Silicon Valley's secret rock star
????Offices are full of people with past lives -- and for more than two decades James Williamson kept his a secret. Before retiring last year, Williamson was the vice president of technology standards at Sony Electronics, where he traveled around the world developing compatibility guidelines for products. Former colleagues describe him as calm and analytical. He looks the part of a Silicon Valley exec -- short white hair, suit jacket -- and enjoys vacationing in Hawaii and playing tennis. A few years ago he took up the ukulele and the slack-key guitar. It was his first time picking up an instrument, he says, since the 1970s, when he played guitar for the Stooges, one of the most famous punk-rock bands of all time. (That would be his secret.)
????Williamson wasn't ashamed of his rock-and-roll past -- he just didn't bring it up, he says, and his co-workers didn't ask. Even the Stooges fans in the office would have been hard-pressed to make the connection between the strait-laced Sony (SNE) executive and the guitarist whose band members were known for violent antics like rolling in broken glass onstage and flashing the audience. So for years Williamson kept quiet, shunning interview requests until rumors of his new career began popping up on the Internet in the late '90s.

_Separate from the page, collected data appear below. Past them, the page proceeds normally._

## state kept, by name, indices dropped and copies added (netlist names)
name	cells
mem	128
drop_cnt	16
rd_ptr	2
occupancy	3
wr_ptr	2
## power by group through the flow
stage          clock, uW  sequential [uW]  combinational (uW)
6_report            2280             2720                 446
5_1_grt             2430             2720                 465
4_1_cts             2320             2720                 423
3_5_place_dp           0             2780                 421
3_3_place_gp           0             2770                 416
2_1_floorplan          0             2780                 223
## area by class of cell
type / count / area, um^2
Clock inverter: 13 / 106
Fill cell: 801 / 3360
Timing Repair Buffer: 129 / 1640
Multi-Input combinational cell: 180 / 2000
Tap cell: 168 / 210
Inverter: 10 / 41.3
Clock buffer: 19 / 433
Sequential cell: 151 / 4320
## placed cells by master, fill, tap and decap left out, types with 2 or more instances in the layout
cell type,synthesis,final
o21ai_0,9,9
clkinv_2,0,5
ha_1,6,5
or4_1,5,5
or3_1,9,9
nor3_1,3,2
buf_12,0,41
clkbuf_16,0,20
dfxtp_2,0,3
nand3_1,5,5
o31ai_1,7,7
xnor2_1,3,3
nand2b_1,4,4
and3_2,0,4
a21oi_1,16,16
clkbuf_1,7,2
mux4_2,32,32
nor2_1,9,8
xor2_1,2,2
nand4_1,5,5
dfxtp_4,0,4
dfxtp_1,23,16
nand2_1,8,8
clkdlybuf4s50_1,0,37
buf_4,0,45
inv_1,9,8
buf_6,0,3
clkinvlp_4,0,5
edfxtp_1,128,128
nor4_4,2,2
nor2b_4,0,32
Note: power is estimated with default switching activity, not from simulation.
==> src/rtl/pipe_pkg.sv <==
// rtl/pipe_pkg.sv - shared constants and FSM state type for the skid pipeline register
//
// Purpose: default payload width and the EMPTY/ONE/TWO state encoding.
// The encoding equals the number of held entries, so occupancy can be
// read straight from the state.
package pipe_pkg;

  localparam int DEFAULT_WIDTH = 64;

  typedef enum logic [1:0] {
    EMPTY = 2'd0,
    ONE   = 2'd1,
    TWO   = 2'd2
  } state_e;

endpackage

==> src/rtl/en_reg.sv <==
// rtl/en_reg.sv - enabled data register with synchronous active-low clear
//
// Purpose: WIDTH-bit register loaded with d when en is high. It is forced
// to RESET_VAL when clr_n is low, and clr_n has priority over en.
// Ports:
//   clk    in   clock, rising edge
//   clr_n  in   synchronous clear, active low
//   en     in   load enable
//   d      in   WIDTH  next value
//   q      out  WIDTH  registered value
module en_reg #(
  parameter int               WIDTH     = 64,
  parameter logic [WIDTH-1:0] RESET_VAL = '0
) (
  input  logic             clk,
  input  logic             clr_n,
  input  logic             en,
  input  logic [WIDTH-1:0] d,
  output logic [WIDTH-1:0] q
);

  always_ff @(posedge clk) begin
    if (!clr_n) begin
      q <= RESET_VAL;
    end else if (en) begin
      q <= d;
    end
  end

endmodule

==> src/rtl/pipe_reg_skid.sv <==
// rtl/pipe_reg_skid.sv - two-entry skid-buffered pipeline register with flush
//
// Purpose: full-throughput valid/ready register slice. in_ready depends
// only on local state, so no combinational path runs from out_ready back
// to in_ready. A second (skid) entry absorbs the word that arrives in the
// cycle the consumer stalls.
// Ports:
//   clk        in   clock, rising edge
//   reset_n    in   synchronous reset, active low
//   flush      in   synchronous discard of all held entries
//   in_valid   in   producer has in_data
//   in_ready   out  block accepts in_data this cycle
//   in_data    in   WIDTH  incoming payload
//   out_valid  out  out_data is a valid entry
//   out_ready  in   consumer takes out_data this cycle
//   out_data   out  WIDTH  oldest held payload
//   occupancy  out  2      held entries (0..2)
module pipe_reg_skid
  import pipe_pkg::*;
#(
  parameter int               WIDTH     = DEFAULT_WIDTH,
  parameter logic [WIDTH-1:0] RESET_VAL = '0
) (
  input  logic             clk,
  input  logic             reset_n,
  input  logic             flush,
  input  logic             in_valid,
  output logic             in_ready,
  input  logic [WIDTH-1:0] in_data,
  output logic             out_valid,
  input  logic             out_ready,
  output logic [WIDTH-1:0] out_data,
  output logic [1:0]       occupancy
);

  state_e           state;
  state_e           state_nxt;
  logic             in_xfer;
  logic             out_xfer;
  logic             clr_n;
  logic             main_en;
  logic             skid_en;
  logic [WIDTH-1:0] main_d;
  logic [WIDTH-1:0] main_q;
  logic [WIDTH-1:0] skid_q;

  // Both reset and flush clear the data registers back to RESET_VAL.
  assign clr_n     = reset_n && !flush;

  // in_ready is gated by reset and flush, so a flushed input never counts as a transfer.
  assign in_ready  = clr_n && (state != TWO);
  assign out_valid = (state != EMPTY);
  assign out_data  = main_q;
  assign occupancy = state;

  assign in_xfer   = in_valid && in_ready;
  assign out_xfer  = out_valid && out_ready;

  always_comb begin
    state_nxt = state;
    main_en   = 1'b0;
    main_d    = in_data;
    skid_en   = 1'b0;
    case (state)
      EMPTY: begin
        if (in_xfer) begin
          state_nxt = ONE;
          main_en   = 1'b1;
        end
      end
      ONE: begin
        if (in_xfer && out_xfer) begin
          main_en   = 1'b1;
        end else if (in_xfer) begin
          // Consumer stalled: park the new word behind main.
          state_nxt = TWO;
          skid_en   = 1'b1;
        end else if (out_xfer) begin
          state_nxt = EMPTY;
        end
      end
      TWO: begin
        // in_ready is low here, so skid is only drained and never written.
        if (out_xfer) begin
          state_nxt = ONE;
          main_en   = 1'b1;
          main_d    = skid_q;
        end
      end
      default: state_nxt = EMPTY;
    endcase
  end

  // A same-cycle output transfer under flush still completes, because the
  // consumer has already sampled main. Going to EMPTY retires it.
  always_ff @(posedge clk) begin
    if (!reset_n || flush) begin
      state <= EMPTY;
    end else begin
      state <= state_nxt;
    end
  end

  en_reg #(.WIDTH(WIDTH), .RESET_VAL(RESET_VAL)) u_main (
    .clk   (clk),
    .clr_n (clr_n),
    .en    (main_en),
    .d     (main_d),
    .q     (main_q)
  );

  en_reg #(.WIDTH(WIDTH), .RESET_VAL(RESET_VAL)) u_skid (
    .clk   (clk),
    .clr_n (clr_n),
    .en    (skid_en),
    .d     (in_data),
    .q     (skid_q)
  );

endmodule
==> config.mk <==
export PLATFORM = sky130hd
export DESIGN_NAME = pipe_reg_skid
export DESIGN_NICKNAME = d
export VERILOG_FILES = /design/src/rtl/pipe_pkg.sv /design/src/rtl/en_reg.sv /design/src/rtl/pipe_reg_skid.sv
export SDC_FILE = /design/constraint.sdc
export NUM_CORES = 1
export LEC_CHECK = 0
export ABC_AREA = 1
export BUFFER_PORTS_ARGS = -buffer_cell sky130_fd_sc_hd__buf_2
export CELL_PAD_IN_SITES_DETAIL_PLACEMENT = 0
export CELL_PAD_IN_SITES_GLOBAL_PLACEMENT = 2
export CORE_ASPECT_RATIO = 1.4
export CORE_UTILIZATION = 30
export DETAILED_ROUTE_END_ITERATION = 6
export GPL_TIMING_DRIVEN = 0
export PLACE_DENSITY_LB_ADDON = 0.1
export REMOVE_ABC_BUFFERS = 1
export SLEW_MARGIN = 20
export SYNTH_ARGS = -nofsm -noshare
export SYNTH_HDL_FRONTEND = slang
export SYNTH_SLANG_ARGS = --single-unit
==> constraint.sdc <==
create_clock -name clk -period 2.08 [get_ports clk]
set_input_delay 0.416 -clock clk [delete_from_list [all_inputs] [get_ports clk]]
set_output_delay 0.416 -clock clk [all_outputs]
set_load 0.03 [all_outputs]
**src/rtl/branch_hazard_ctrl_if.sv**
```systemverilog
// Bundle of the signals exchanged between the pipeline datapath and the
// branch/hazard sequencer. The datapath side is the master (it supplies
// the IF/ID and ID/EX instructions and the brcomp decision). The sequencer
// side is the slave (it returns the redirect, stall, flush and valid
// controls).
interface branch_hazard_ctrl_if;
  logic [31:0] id_instr_i;
  logic [31:0] ex_instr_i;
  logic        br_sel_i;
  logic        pc_sel_o;
  logic        stall_pc_o;
  logic        stall_ifid_o;
  logic        flush_ifid_o;
  logic        flush_idex_o;
  logic        ex_valid_o;
  logic [1:0]  ctrl_state_o;

  modport master (
    output id_instr_i, ex_instr_i, br_sel_i,
    input  pc_sel_o, stall_pc_o, stall_ifid_o, flush_ifid_o, flush_idex_o,
           ex_valid_o, ctrl_state_o
  );

  modport slave (
    input  id_instr_i, ex_instr_i, br_sel_i,
    output pc_sel_o, stall_pc_o, stall_ifid_o, flush_ifid_o, flush_idex_o,
           ex_valid_o, ctrl_state_o
  );
endinterface

```
**src/rtl/branch_hazard_ctrl.sv**
```systemverilog
// Pipeline sequencer for branch redirect/flush and load-use stalls.
// Tracks IF/ID and ID/EX valid bits so bubbles never act as taken branches.
// Optional BRCTRL_PERF_EN adds taken-redirect and stall-cycle counters.
module branch_hazard_ctrl #(
  parameter int unsigned LU_STALL_CYCLES = 1
) (
  input  logic                clk_i,
  input  logic                rst_ni,
  branch_hazard_ctrl_if.slave bus
`ifdef BRCTRL_PERF_EN
  ,
  output logic [31:0]         taken_cnt_o,
  output logic [31:0]         stall_cnt_o
`endif
);

  typedef enum logic [1:0] {
    RUN      = 2'b00,
    LU_STALL = 2'b01,
    FLUSH    = 2'b10
  } state_e;

  localparam logic [4:0] OPC_LOAD   = 5'b00000;
  localparam logic [4:0] OPC_LUI    = 5'b01101;
  localparam logic [4:0] OPC_AUIPC  = 5'b00101;
  localparam logic [4:0] OPC_JAL    = 5'b11011;
  localparam logic [4:0] OPC_BRANCH = 5'b11000;
  localparam logic [4:0] OPC_STORE  = 5'b01000;
  localparam logic [4:0] OPC_OP     = 5'b01100;

  state_e     state_q;
  logic       id_valid_q;
  logic       ex_valid_q;
  logic [1:0] cnt_q;

  logic [4:0] id_opc, ex_opc, ex_rd, id_rs1, id_rs2;
  logic       id_rs1_used, id_rs2_used;
  logic       taken, hazard;
  logic       pc_sel, stall_pc, stall_ifid, flush_ifid, flush_idex;

  // Decode the register fields and derive the taken and load-use conditions
  always_comb begin
    id_opc      = bus.id_instr_i[6:2];
    ex_opc      = bus.ex_instr_i[6:2];
    ex_rd       = bus.ex_instr_i[11:7];
    id_rs1      = bus.id_instr_i[19:15];
    id_rs2      = bus.id_instr_i[24:20];
    id_rs1_used = !(id_opc inside {OPC_LUI, OPC_AUIPC, OPC_JAL});
    id_rs2_used = id_opc inside {OPC_BRANCH, OPC_STORE, OPC_OP};
    taken       = ex_valid_q & bus.br_sel_i;
    hazard      = ex_valid_q & id_valid_q & (ex_opc == OPC_LOAD) & (ex_rd != 5'd0) &
                  (((ex_rd == id_rs1) & id_rs1_used) | ((ex_rd == id_rs2) & id_rs2_used));
  end

  // Pipeline controls; taken wins over a simultaneous load-use hazard
  always_comb begin
    pc_sel     = 1'b0;
    stall_pc   = 1'b0;
    stall_ifid = 1'b0;
    flush_ifid = 1'b0;
    flush_idex = 1'b0;
    unique case (state_q)
      RUN: begin
        if (taken) begin
          pc_sel     = 1'b1;
          flush_ifid = 1'b1;
          flush_idex = 1'b1;
        end else if (hazard) begin
          stall_pc   = 1'b1;
          stall_ifid = 1'b1;
          flush_idex = 1'b1;
        end
      end
      LU_STALL: begin
        stall_pc   = 1'b1;
        stall_ifid = 1'b1;
        flush_idex = 1'b1;
      end
      default: ;
    endcase
  end

  // Sequencer state, stall counter and per-stage valid tracking
  always_ff @(posedge clk_i) begin
    if (!rst_ni) begin
      state_q    <= RUN;
      id_valid_q <= 1'b0;
      ex_valid_q <= 1'b0;
      cnt_q      <= '0;
    end else begin
      id_valid_q <= flush_ifid ? 1'b0 : (stall_ifid ? id_valid_q : 1'b1);
      ex_valid_q <= flush_idex ? 1'b0 : id_valid_q;
      unique case (state_q)
        RUN: begin
          if (taken) begin
            state_q <= FLUSH;
          end else if (hazard) begin
            // The RUN cycle that detects the hazard is the first bubble,
            // so only LU_STALL_CYCLES-1 further cycles are spent in LU_STALL.
            cnt_q   <= 2'(LU_STALL_CYCLES - 1);
            state_q <= (LU_STALL_CYCLES > 1) ? LU_STALL : RUN;
          end
        end
        LU_STALL: begin
          cnt_q <= cnt_q - 2'd1;
          if (cnt_q == 2'd1) state_q <= RUN;
        end
        FLUSH:   state_q <= RUN;
        default: state_q <= RUN;
      endcase
    end
  end

  assign bus.pc_sel_o     = pc_sel;
  assign bus.stall_pc_o   = stall_pc;
  assign bus.stall_ifid_o = stall_ifid;
  assign bus.flush_ifid_o = flush_ifid;
  assign bus.flush_idex_o = flush_idex;
  assign bus.ex_valid_o   = ex_valid_q;
  assign bus.ctrl_state_o = state_q;

`ifdef BRCTRL_PERF_EN
  logic [31:0] taken_cnt_q, stall_cnt_q;

  // Event counters for redirects and stalled cycles, wrapping at 2^32
  always_ff @(posedge clk_i) begin
    if (!rst_ni) begin
      taken_cnt_q <= '0;
      stall_cnt_q <= '0;
    end else begin
      taken_cnt_q <= taken_cnt_q + {31'd0, pc_sel};
      stall_cnt_q <= stall_cnt_q + {31'd0, stall_pc};
    end
  end

  assign taken_cnt_o = taken_cnt_q;
  assign stall_cnt_o = stall_cnt_q;
`endif

endmodule
```
**src/flat_wrapper.sv**
```systemverilog
// flat-port wrapper written by rule: the top's interface ports become plain ports
module branch_hazard_ctrl_flat 
#(
  parameter int unsigned LU_STALL_CYCLES = 1
)
  (clk_i, rst_ni, bus_id_instr_i, bus_ex_instr_i, bus_br_sel_i, bus_pc_sel_o, bus_stall_pc_o, bus_stall_ifid_o, bus_flush_ifid_o, bus_flush_idex_o, bus_ex_valid_o, bus_ctrl_state_o);
  branch_hazard_ctrl_if bus_i ();
  input  logic clk_i;
  input  logic rst_ni;
  input wire logic [$bits(bus_i.id_instr_i)-1:0] bus_id_instr_i;
  input wire logic [$bits(bus_i.ex_instr_i)-1:0] bus_ex_instr_i;
  input wire logic [$bits(bus_i.br_sel_i)-1:0] bus_br_sel_i;
  output wire logic [$bits(bus_i.pc_sel_o)-1:0] bus_pc_sel_o;
  output wire logic [$bits(bus_i.stall_pc_o)-1:0] bus_stall_pc_o;
  output wire logic [$bits(bus_i.stall_ifid_o)-1:0] bus_stall_ifid_o;
  output wire logic [$bits(bus_i.flush_ifid_o)-1:0] bus_flush_ifid_o;
  output wire logic [$bits(bus_i.flush_idex_o)-1:0] bus_flush_idex_o;
  output wire logic [$bits(bus_i.ex_valid_o)-1:0] bus_ex_valid_o;
  output wire logic [$bits(bus_i.ctrl_state_o)-1:0] bus_ctrl_state_o;
  assign bus_i.id_instr_i = bus_id_instr_i;
  assign bus_i.ex_instr_i = bus_ex_instr_i;
  assign bus_i.br_sel_i = bus_br_sel_i;
  assign bus_pc_sel_o = bus_i.pc_sel_o;
  assign bus_stall_pc_o = bus_i.stall_pc_o;
  assign bus_stall_ifid_o = bus_i.stall_ifid_o;
  assign bus_flush_ifid_o = bus_i.flush_ifid_o;
  assign bus_flush_idex_o = bus_i.flush_idex_o;
  assign bus_ex_valid_o = bus_i.ex_valid_o;
  assign bus_ctrl_state_o = bus_i.ctrl_state_o;
  branch_hazard_ctrl #(.LU_STALL_CYCLES(LU_STALL_CYCLES)) u_core (.clk_i(clk_i), .rst_ni(rst_ni), .bus(bus_i));
endmodule
```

After he agreed to appear on a VH1 program about the Stooges, his colleagues began to ask, tentatively, whether he was the guy from the band.
????"I was sitting across the table from our deputy general counsel, who's a huge music fan, and he asked, 'Are you James Williamson from the Stooges?'" says Williamson. "It blew his mind." (The counsel, Christopher Ekren, says he always knew his co-worker's secret.)
????Others were more taken aback. "James doesn't look like an entertainment guy," says Toshimoto Mitomo, Sony's senior vice president of intellectual property. "He looks better in a suit than anyone else."
????Before Williamson was a tech-world bigwig or a famous musician, he was a rebellious kid in Michigan whose next-door neighbor taught him how to play the guitar. He joined his first band when he was 14, shortly before being sent to juvie for refusing to cut his hair ("I said to myself, What would Bob Dylan do?"). A few years later he met a local musician named Jim Osterberg, who also went by Iggy Pop. Iggy was impressed by Williamson's muscular playing style -- "He had more advanced skills than any of us," he says -- and invited him to join the Stooges. Some of the band members struggled with alcohol and drug abuse, and they went on hiatus until David Bowie got them a record deal. In 1972 they recorded Raw Power, an album that showcased Williamson's aggressive riffs and songwriting.
????While Raw Power is now seen as a milestone in punk rock, when it came out, critics and music fans didn't know what to make of it. The fierce sounds and choppy song structures were wildly different from the glam rock that was popular in the early '70s, and the album sold only a few thousand copies initially, by Williamson's estimates. After finishing Raw Power, the Stooges toured for a couple of years, playing for small, rabid audiences until Iggy had a meltdown. The band broke up again, and Iggy made a couple of solo albums with Bowie that included hits like 1977's "China Girl." He asked Williamson to work with him again, but the duo clashed over aesthetics while collaborating on 1980's Soldier and parted ways. They wouldn't see each other for 20 years.
????It was around that time that Williamson lost interest in playing the guitar and developed a passion for computers. "It was exciting in the way that rock and roll used to be for me," he says. He enrolled in California State Polytechnic, where he studied electrical engineering. After graduating, he took a job at semiconductor maker Advanced Micro Devices. He got married, had kids, and worked his way up the corporate ladder, eventually landing at Sony in 1997.